WHAT YOU HAVE TO DO: Begin at the line containing "nor2_1 | 3 |" in the entries below and end at the line containing "flip-flops | 35"; transcribe that range exactly and nothing outside it.

TASK INPUT:
******************************

$ cat config.mk
export PLATFORM = sky130hd
export DESIGN_NAME = spi_slave_rx
export DESIGN_NICKNAME = d
export VERILOG_FILES = /design/src/rtl/spi_pkg.sv /design/src/rtl/spi_sync.sv /design/src/rtl/spi_slave_rx.sv
export SDC_FILE = /design/constraint.sdc
export NUM_CORES = 1
export LEC_CHECK = 0
export CORE_MARGIN = 4
export CORE_UTILIZATION = 52
export DETAILED_ROUTE_END_ITERATION = 16
export GPL_TIMING_DRIVEN = 0
export PLACE_DENSITY = 0.77
export SYNTH_ARGS = -nofsm -noshare
export SYNTH_HDL_FRONTEND = slang
export SYNTH_SLANG_ARGS = --single-unit
$ cat constraint.sdc
create_clock -name clk -period 2.1 [get_ports clk]
set_clock_uncertainty 0.05 [all_clocks]
set_input_delay 0.42 -clock clk [delete_from_list [all_inputs] [get_ports clk]]
set_output_delay 0.42 -clock clk [all_outputs]
set_load 0.05 [all_outputs]
$ cat src/rtl/spi_pkg.sv
// spi_pkg: definitions shared by the SPI master and the SPI slave receiver.
//   spi_state_t - receiver state machine encoding (IDLE, SHIFT)
//   SPI_DATA_W  - default bits per word, shared with the master
package spi_pkg;

    localparam int SPI_DATA_W = 8;

    typedef enum logic {
        IDLE  = 1'b0,
        SHIFT = 1'b1
    } spi_state_t;

endpackage : spi_pkg

$ cat src/rtl/spi_sync.sv
// spi_sync: multi-flop bit synchronizer with a selectable reset value.
// Ports:
//   clk     - destination clock
//   reset_n - asynchronous active-low reset; every stage loads RESET_VAL
//   d       - asynchronous input bit
//   q       - synchronized output (last stage of the chain)
module spi_sync #(
    parameter int   STAGES    = 2,
    parameter logic RESET_VAL = 1'b1
) (
    input  logic clk,
    input  logic reset_n,
    input  logic d,
    output logic q
);

    logic [STAGES-1:0] chain;

    always_ff @(posedge clk or negedge reset_n) begin
        if (!reset_n) begin
            chain <= {STAGES{RESET_VAL}};
        end else begin
            chain <= {chain[STAGES-2:0], d};
        end
    end

    assign q = chain[STAGES-1];

endmodule : spi_sync

$ cat src/rtl/spi_slave_rx.sv
// spi_slave_rx: receive-only SPI endpoint, oversampled by the system clock.
// mosi is shifted in MSB first on falling edges of the synchronized spi_clk
// while a frame (cs low) is active; each completed word is offered on a
// valid/ready holding register.
// Ports:
//   clk       - system clock, rising edge
//   reset_n   - asynchronous active-low reset
//   spi_clk   - SPI clock from the master, idles high
//   cs        - chip select, active low
//   mosi      - serial data, MSB first
//   rx_data   - last accepted word
//   rx_valid  - rx_data holds an unconsumed word
//   rx_ready  - consumer takes the word when rx_valid && rx_ready
//   busy      - a frame is in progress
//   frame_err - one-cycle pulse: frame ended with a partial word pending
//   overrun   - one-cycle pulse: a word completed while the holder was full
module spi_slave_rx
    import spi_pkg::*;
#(
    parameter int DATA_W      = SPI_DATA_W,
    parameter int SYNC_STAGES = 2
) (
    input  logic              clk,
    input  logic              reset_n,
    input  logic              spi_clk,
    input  logic              cs,
    input  logic              mosi,
    output logic [DATA_W-1:0] rx_data,
    output logic              rx_valid,
    input  logic              rx_ready,
    output logic              busy,
    output logic              frame_err,
    output logic              overrun
);

    localparam int                CNT_W     = $clog2(DATA_W) + 1;
    localparam logic [CNT_W-1:0]  WORD_BITS = CNT_W'(DATA_W);

    logic sclk_s;
    logic cs_s;
    logic mosi_s;

    spi_sync #(.STAGES(SYNC_STAGES), .RESET_VAL(1'b1)) u_sync_sclk (
        .clk     (clk),
        .reset_n (reset_n),
        .d       (spi_clk),
        .q       (sclk_s)
    );

    spi_sync #(.STAGES(SYNC_STAGES), .RESET_VAL(1'b1)) u_sync_cs (
        .clk     (clk),
        .reset_n (reset_n),
        .d       (cs),
        .q       (cs_s)
    );

    spi_sync #(.STAGES(SYNC_STAGES), .RESET_VAL(1'b1)) u_sync_mosi (
        .clk     (clk),
        .reset_n (reset_n),
        .d       (mosi),
        .q       (mosi_s)
    );

    spi_state_t              state;
    logic                    sclk_d;
    logic                    cs_d;
    logic [SYNC_STAGES-1:0]  warm;
    logic                    armed;
    logic [CNT_W-1:0]        bitcnt;
    logic [DATA_W-1:0]       shreg;

    logic sclk_fall;
    logic cs_fall;
    logic word_done;

    assign sclk_fall = sclk_d & ~sclk_s;
    assign cs_fall   = cs_d & ~cs_s;
    assign word_done = (state == SHIFT) && (bitcnt == WORD_BITS);
    assign busy      = (state == SHIFT);

    // The synchronizers come out of reset reading 1, so a cs held low across
    // reset release would look like a fresh 1->0 edge. 'warm' marks the point
    // where the chains hold real pin samples, and 'armed' only sets once cs
    // has genuinely been seen high after that, so in-progress frames are
    // never joined.
    always_ff @(posedge clk or negedge reset_n) begin
        if (!reset_n) begin
            warm  <= '0;
            armed <= 1'b0;
        end else begin
            warm <= {warm[SYNC_STAGES-2:0], 1'b1};
            if (warm[SYNC_STAGES-1] && cs_s) begin
                armed <= 1'b1;
            end
        end
    end

    always_ff @(posedge clk or negedge reset_n) begin
        if (!reset_n) begin
            state     <= IDLE;
            sclk_d    <= 1'b1;
            cs_d      <= 1'b1;
            bitcnt    <= '0;
            shreg     <= '0;
            rx_data   <= '0;
            rx_valid  <= 1'b0;
            frame_err <= 1'b0;
            overrun   <= 1'b0;
        end else begin
            sclk_d    <= sclk_s;
            cs_d      <= cs_s;
            frame_err <= 1'b0;
            overrun   <= 1'b0;

            case (state)
                IDLE: begin
                    bitcnt <= '0;
                    if (cs_fall && armed) begin
                        state <= SHIFT;
                    end
                end
                SHIFT: begin
                    if (cs_s) begin
                        // A word finishing exactly as cs rises still counts
                        // as complete, so it is not a framing error.
                        state  <= IDLE;
                        bitcnt <= '0;
                        if (bitcnt != '0 && !word_done) begin
                            frame_err <= 1'b1;
                        end
                    end else if (sclk_fall) begin
                        shreg  <= {shreg[DATA_W-2:0], mosi_s};
                        bitcnt <= word_done ? CNT_W'(1) : bitcnt + CNT_W'(1);
                    end else if (word_done) begin
                        bitcnt <= '0;
                    end
                end
                default: begin
                    state  <= IDLE;
                    bitcnt <= '0;
                end
            endcase

            // Holding register: a full, unread holder keeps its word and the
            // newcomer is dropped.
            if (word_done) begin
                if (!rx_valid || rx_ready) begin
                    rx_data  <= shreg;
                    rx_valid <= 1'b1;
                end else begin
                    overrun <= 1'b1;
                end
            end else if (rx_ready) begin
                rx_valid <= 1'b0;
            end
        end
    end

endmodule : spi_slave_rx

# Yosys cells after proc, flatten, opt, wreduce, memory -nomap -nowiden
# Cells that the tools add are included.
# word_totals
regBits	35
latch_bits	0
ramBits	0
rom_bits	0
in_bits	6
out_inout_bits	12
wordCells	51
n_memories	0
# classes
addsub	1
multipliers	0
n_div	0
magnitude_cmp	0
n_eq_ne	3
n_shift	0
muxes	16
bitwise	5
n_reduce_logical	12
# op_table
op	n
2-to-1 mux 4 bit	4
2-to-1 mux 1 bit	10
one-hot mux 4 bit (2 select lines)	1
adder 4 x 1 -> 4 bit, second input constant	1
== test 4 bit, second input constant	1
logical AND 1 bit	4
!= test 4 x 1 -> 1 bit, second input constant	1
AND reduction 2 bit	2
nonzero test 4 bit	1
NOT 1 bit	3
AND reduction 3 bit	1
AND 1 bit	2
logical NOT 1 bit	2
!= test 2 x 1 -> 1 bit, second input constant	1
one-hot mux 1 bit (2 select lines)	1
nonzero test 2 bit	1
logical OR 1 bit	1

# Depth between registers and ports, before layout
# Gate-level depths: netlist of the first run.
# depth
depth_word	7
depth_mapped	6
ltp_nobuf	5

# Hierarchy
# A second synthesis of the first run with hierarchy kept.
# unflattened
cells_unflattened	88
hier_area_um2	1287.5
# by_module_without_submodules
module	instances	cells_per_inst	area_each_um2	seq_area_each_um2
spi_slave_rx	1	82	1129.8	728.2
spi_sync	3	2	52.6	52.6

# Least setup slack after synthesis of the first run
# Ideal clock, no wire load.
# synth_timing
kind	reg2reg
start	register state (netlist: busy)
end	register shreg[0]
setup_time_ns	0.125
t_arrival_ns	1.493
required_time_ns	1.925
slack_ns	0.432
path_stages_with_launch	4
path_buffers	0
synth_period_minus_slack_ns	1.668
cell_sequence	dfrtp_1 -> nand2b_1 -> nor2_4 -> mux2_2
# synth_between
elab_chain_len	1
# synth_rtl
element	line_no	rtl
from (decl)	spi_slave_rx.sv:64	spi_state_t state;
from (signal assigned)	spi_slave_rx.sv:100	state <= IDLE;
from (signal assigned)	spi_slave_rx.sv:119	state <= SHIFT;
from (signal assigned)	spi_slave_rx.sv:126	state <= IDLE;
AND reduction 3 bit (no line)	n/a	
to (signal assigned)	spi_slave_rx.sv:132	shreg <= {shreg[DATA_W-2:0], mosi_s};
to (decl)	spi_slave_rx.sv:70	logic [DATA_W-1:0] shreg;
# Every way passes these cells.
# A chain may end at the register's enable or synchronous reset.

# Final worst setup path of the first run
# layout_timing
start	register rx_data[1]
end	output rx_data[1]
# layout_lines
element	line_no	rtl
from (decl)	spi_slave_rx.sv:28	output logic [DATA_W-1:0] rx_data,
from (signal assigned)	spi_slave_rx.sv:148	rx_data <= shreg;
# No word-level cell between the ends.

==> results of run 1 <==
power groups by stage:
stage	Clock, W	Sequential (W)	Combinational (W)
2_1_floorplan	0	0.000741	0.0000281
3_3_place_gp	0	0.000740	0.0000602
3_5_place_dp	0	0.000743	0.0000622
4_1_cts	0.000372	0.000730	0.0000608
5_1_grt	0.000399	0.000735	0.0000664
6_report	0.000355	0.000730	0.0000586
worst max-delay path by stage:
stage	slack (ns)	end	cells after the start	from
6_report	0.13	rx_data[1]	1	rx_data[1]
5_1_grt	0.05	rx_data[1]	1	rx_data[1]
2_1_floorplan	0.43	shreg[0]	3	busy
3_3_place_gp	-0.06	bitcnt[3]	1	reset_n
3_5_place_dp	0.25	rx_data[4]	5	rx_ready
4_1_cts	0.10	rx_valid	1	rx_valid
timing repair:
action,in CTS,in global routing
gates resized for setup,1,0
setup endpoints to repair,1,0
endpoints found under the hold margin,0,0
state kept, by name, indices dropped and copies added, names as in the netlist, 2 cells and up:
name,flops
rx_data,8
shreg,8
bitcnt,4
u_sync_cs.chain,2
u_sync_mosi.chain,2
u_sync_sclk.chain,2
warm,2
per-layer routing:
layer  vias up  routed length [µm]  share of wire  global-route usage
met5         -                   0              0                   0
met4         0                  21          0.012              0.0596
met3         4                  93          0.051              0.0668
met2        18                 882           0.48               0.215
met1       351                 828           0.45               0.145
li1        341                   -              -                   -
final cells by class:
cell class,instances,share of cell area
inverters,3,0.00731
clock inverters,3,0.0130
clock buffers,5,0.0244
repair buffers,17,0.106
plain buffers,1,0.00487
flip-flops and latches,35,0.575
well taps,28,0.0227
multi-input cells,47,0.246
stage by stage:
stage               utilization  worst slack, ns  cell area, µm²
floorplan                     -            0.432            1280
global placement          0.654          -0.0645            1490
detailed placement        0.652            0.250            1480
CTS                       0.677            0.103            1540
global route              0.677           0.0524            1540
finish                    0.677            0.128            1540
placed cells by master, fill, tap and decap left out, types with 2 or more instances in the layout:
| cell type | n |
|---|---|
| dfrtp_1 | 27 |
| mux2_2 | 17 |
| clkdlybuf4s50_1 | 15 |
| dfstp_2 | 8 |
| a21oi_1 | 5 |
| clkbuf_4 | 5 |
| nand2b_1 | 4 |
| inv_1 | 3 |
| nor2_1 | 3 |
| nand2_1 | 3 |
| nand3_1 | 3 |
| nor2b_1 | 2 |
| ha_1 | 2 |
| clkinvlp_4 | 2 |
synthesized netlist by cell type:
cell type and number:
a21o_1 1, a21oi_1 5, and3_1 1, buf_4 1, conb_1 1, dfrtp_1 27, dfstp_2 8, ha_1 2
inv_1 3, mux2_2 17, nand2_1 3, nand2b_1 4, nand3_1 3, nand4b_2 1, nor2_1 3, nor2_4 1
nor2b_1 2, o211ai_1 1, o21ai_0 1, or3_1 1
kinds of logic after synthesis:
logic type | count (synthesis)
buffers and inverters | 4
flip-flops | 35
adder cells (fa/ha/maj) | 2
AND/OR/NAND/NOR | 19
multiplexers | 17
AO/OA/AOI/OAI | 8
other | 1
worst reg2reg max path: cells and delay by family, from the launching register on:
family	cells	cell delay, ns
flip-flops	1	0.42
multiplexers	1	0.35
AND/OR/NAND/NOR	2	0.32
buffers and inverters	2	0.26
adder cells (fa/ha/maj)	1	0.20
==> flow_summary.toml, run 1 <==
[drt]
drt.antenna.violating_nets = 0
first_pass_iters = 3
first_iter_violations = 9
wire_per_inst_um = 13.1
drc = 0
wl_um = 1830
vias = 714
drt-vias-per-instance = 5.14

[yosys]
synth_compound_area_frac = 0.0351
ys_seq_area_frac = 0.690
ys_seq_elements = 35
synth_top_area_share = 0.526
avgSynthCellArea_um2 = 14.9
ys_warn_count = 0
synth_area_leader_cell = "dfrtp_1"
synth-xor-area-share = 0
synth_cell_types = 20
synth_adder_area_share = 0.0195
synth_nets = 94
synth_simple_gate_area_frac = 0.0887
synthMuxAreaShare = 0.149
syn_area_um2 = 1280
syn-instance-count = 86
synth_area_leaders = "dfrtp_1, dfstp_2, mux2_2"
synth_top_family_by_area = "multiplexers"

[floorplan]
die_w_um = 57.7
io_pins = 18
die-area_um2 = 3330
core-area_um2 = 2280
row_count = 17
initial_utilization = 0.564
die_h_um = 57.7

[timing]
fin_crit_ns = 1.97
slew_violations = 0
worstMarginPinSlew_ns = 0.712
setup_viol = 0
rsz0062_at_grt = "false"
post-route-period-util = 0.939
fmax_ghz = 0.507
slew_headroom = 0.525
hold_ws_ns = 0.0721
timing.setup.tns_ns = 0
hold_viol = 0

[worst_setup_path]
cp.required_ns = 1.63
start_kind = "flip-flop"
r2r_start = "bitcnt[0]"
reg2reg_depth = 6
path_max_fanout = 2
crit_chain = "clkdlybuf4s50_1"
crit_type = "flip-flop to primary output"
arrival_ns = 1.50
rrSetupSlack_ns = 0.39
crit_slowest_cell = "clkdlybuf4s50_1"
end_kind = "primary output"
path_buf_inv = 1
critPathMaxStageDelay_ns = 0.80
cp_top_family = "buffers and inverters"
reg2reg_to = "rx_data[4]"

[placement]
place.gp.congestion = 0.683
io_buffers = 17
dp_cells = 131
hpwl_um = 1240

[global_route]
first_global_vias = 775
grt_antenna_before_repair = 0
grt_start_max_net_pins = 36
grt_pass1_wl_um = 3220
grt_overflow = 0
track_usage = 0.132

[layout]
regArea_um2 = 886
fill_cells = 167
drive_gt1_frac = 0.333
layout.cells.non_filler = 139
area_growth_pct = 20.0
n_antenna_cell = 0
multiInputGateArea_um2 = 379
nNetsFinal = 118

[clock_network]
cts_hold_buf = 0
cts_buffers = 5
post_cts.repair.setup_buffers = 0
cts.sinks = 35
clock_path_buffers = 2
tritoncts = "yes"
htree_levels = 2
clk_pin_slew_ns = 0.11
clk-insertion-delay-late_ns = 0.33
root_buffer = "clkbuf_4"

[pwr]
cellPowerDensity_nw_per_um2 = 742
clkPwrFrac = 0.310
leakagePower_nw = 0.699
p_total_w = 0.00114
pwr-share-comb = 0.051
max-vdd-ir-drop_mv = 0.652
power.switching_w = 0.000278
p_sw_frac = 0.243
pwr-share-seq = 0.638
p_int_w = 0.000865

[hold_path]
hold_path.class = "primary input to async pin"

[flow_run]
max-cap-violations = 0

[run_status]
status = "complete, no violations"
(Power assumes the default switching activity.)
==> run 2, diff against run 1 <==
--- a/config.mk
+++ b/config.mk
@@ -6,10 +6,10 @@
 export NUM_CORES = 1
 export LEC_CHECK = 0
 export CORE_MARGIN = 4
-export CORE_UTILIZATION = 52
+export CORE_UTILIZATION = 56
 export DETAILED_ROUTE_END_ITERATION = 16
 export GPL_TIMING_DRIVEN = 0
-export PLACE_DENSITY = 0.77
+export PLACE_DENSITY = 0.82
 export SYNTH_ARGS = -nofsm -noshare
 export SYNTH_HDL_FRONTEND = slang
 export SYNTH_SLANG_ARGS = --single-unit
==> constraint.sdc (replaced) <==
create_clock -name clk -period 2.5 [get_ports clk]
set_clock_uncertainty 0.05 [all_clocks]
set_input_delay 0.5 -clock clk [delete_from_list [all_inputs] [get_ports clk]]
set_output_delay 0.5 -clock clk [all_outputs]
set_load 0.05 [all_outputs]
==> run 2 against run 1 <==
Worst hold slack improved by 0.095 ns. Via count decreased by 2.7%. Sequential share of layout area decreased by 0.46 points. Final area increased by 0.81%. Utilization increased by 3.2 points. Non-clock buffer count unchanged. Final cell count unchanged. Setup slack improved by 0.23 ns. Register-to-register slack improved by 0.40 ns. First-iteration DRC count unchanged. Die area decreased by 6.2%. Sequential power decreased by 16%. Critical endpoint is now busy.
==> flow_summary.toml, run 2 (synthesized netlist as in run 1, its figures left out) <==
[drt]
drc = 0
drt.antenna.violating_nets = 0
drt-vias-per-instance = 5.00
vias = 695
first_pass_iters = 3
first_iter_violations = 9
wire_per_inst_um = 12.8
wl_um = 1780

[layout]
drive_gt1_frac = 0.324
layout_commonest_cell = "dfrtp_1"
area_growth_pct = 21.0
postLayoutCoreUtil = 0.709
n_antenna_cell = 0
final_cell_mix = "dfrtp_1, mux2_2, clkdlybuf4s50_1"
reg.largest.list = "rx_data: 8 flops, shreg: 8 flops, bitcnt: 4 flops"
nNetsFinal = 118
layout.cells.non_filler = 139

[floorplan]
die-area_um2 = 3120
core-area_um2 = 2190
row_count = 17
die_w_um = 55.9
initial_utilization = 0.586
die_h_um = 55.9
io_pins = 18

[timing]
post-route-period-util = 0.857
hold_viol = 0
worstMarginPinSlew_ns = 0.730
setup_viol = 0
fin_crit_ns = 2.14
fmax_ghz = 0.466
rsz0062_at_grt = "false"
timing.setup.tns_ns = 0
slew_headroom = 0.514
slew_violations = 0

[clock_network]
cts.sinks = 35
htree_levels = 2
cts_buffers = 5
clk-insertion-delay-late_ns = 0.33
cts_resized = 0
clock_path_buffers = 2
cts_hold_buf = 0
tritoncts = "yes"
root_buffer = "clkbuf_4"
post_cts.repair.setup_buffers = 0
clk_pin_slew_ns = 0.11

[worst_setup_path]
start_kind = "flip-flop"
critPathMaxStageDelay_ns = 0.83
path_max_fanout = 5
cp.required_ns = 1.95
arrival_ns = 1.59
cp_top_family = "buffers and inverters"
crit_slowest_cell = "clkdlybuf4s50_1"
path_buf_inv = 1
crit_chain = "clkdlybuf4s50_1"
crit_type = "flip-flop to primary output"
end_kind = "primary output"

[run_status]
status = "complete, no violations"

[placement]
hpwl_um = 1200
place.gp.congestion = 0.730
io_buffers = 17
dp_cells = 131

[flow_run]
max-cap-violations = 0

[pwr]
max-vdd-ir-drop_mv = 0.508
leakagePower_nw = 0.707
cellPowerDensity_nw_per_um2 = 645

[global_route]
grt_pass1_wl_um = 3390
first_global_vias = 769
grt_antenna_before_repair = 0
grt_start_max_net_pins = 36
grt_overflow = 0
track_usage = 0.144

[hold_path]
hold_path.class = "primary input to async pin"
## run 2: routing by layer
metal	wire, µm	vias up	global-route usage
met2	832	13	0.218
li1	-	341	-
met3	69	4	0.0487
met5	0	-	0
met1	831	337	0.180
met4	50	0	0.0814
## run 2: path summary, 6_finish.rpt
kind / from / depth (start not counted) / slack [ns] / endpoint
worst max-delay path: busy / 1 / 0.36 / busy
worst min-delay path: reset_n / 1 / 0.17 / rx_data[7]
worst max register to register: bitcnt[0] / 6 / 0.79 / rx_data[1]
worst min register to register: warm[0] / 0 / 0.30 / warm[1]
max in group asynchronous: reset_n / 1 / 1.76 / warm[1]
min in group clk: warm[0] / 0 / 0.30 / warm[1]
## run 2: report_power, final
part / internal [W] / switching [W]
clock network: 0.000166 / 0.000173
logic: 0.0000240 / 0.0000261
registers: 0.000596 / 0.0000160
## run 2: final cells by class
type / instances / area, µm²
sequential: 35 / 886
fill: 146 / 638
multi-input combinational: 47 / 379
timing repair buffer: 17 / 165
clock buffer: 8 / 68.8
tap: 28 / 35.0
inverter: 3 / 11.3
buffer: 1 / 7.51
## run 2: worst reg2reg max path, cell delays in order (launching register included)
cell	delay (ns)
dfrtp_1	0.43
inv_1	0.07
ha_1	0.20
nand4b_2	0.18
nor2b_1	0.15
buf_4	0.18
mux2_2	0.34
## run 2: per-stage QoR
step	cell area (µm²)	power, W	setup slack [ns]	hold WS (ns)
finish	1550	0.00100	0.356	0.167
global route	1550	0.00105	0.297	0.217
CTS	1550	0.00101	0.338	0.194
detailed placement	1480	0.000675	0.563	0.286
global placement	1490	0.000672	0.244	0.282
floorplan	1280	0.000646	0.832	0.154
==> run 3, diff against run 2 <==
--- a/config.mk
+++ b/config.mk
@@ -6,10 +6,10 @@
 export NUM_CORES = 1
 export LEC_CHECK = 0
 export CORE_MARGIN = 4
-export CORE_UTILIZATION = 56
+export CORE_UTILIZATION = 55
 export DETAILED_ROUTE_END_ITERATION = 16
 export GPL_TIMING_DRIVEN = 0
-export PLACE_DENSITY = 0.82
+export PLACE_DENSITY = 0.8
 export SYNTH_ARGS = -nofsm -noshare
 export SYNTH_HDL_FRONTEND = slang
 export SYNTH_SLANG_ARGS = --single-unit
==> run 3 against run 2 <==
Highest routed layer unchanged. Clock power is 8.6% lower. Via count is 3.0% higher. Largest power group unchanged. Critical path depth stayed put.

******************************

FINISHED TASK:
| nor2_1 | 3 |
| nand2_1 | 3 |
| nand3_1 | 3 |
| nor2b_1 | 2 |
| ha_1 | 2 |
| clkinvlp_4 | 2 |
synthesized netlist by cell type:
cell type and number:
a21o_1 1, a21oi_1 5, and3_1 1, buf_4 1, conb_1 1, dfrtp_1 27, dfstp_2 8, ha_1 2
inv_1 3, mux2_2 17, nand2_1 3, nand2b_1 4, nand3_1 3, nand4b_2 1, nor2_1 3, nor2_4 1
nor2b_1 2, o211ai_1 1, o21ai_0 1, or3_1 1
kinds of logic after synthesis:
logic type | count (synthesis)
buffers and inverters | 4
flip-flops | 35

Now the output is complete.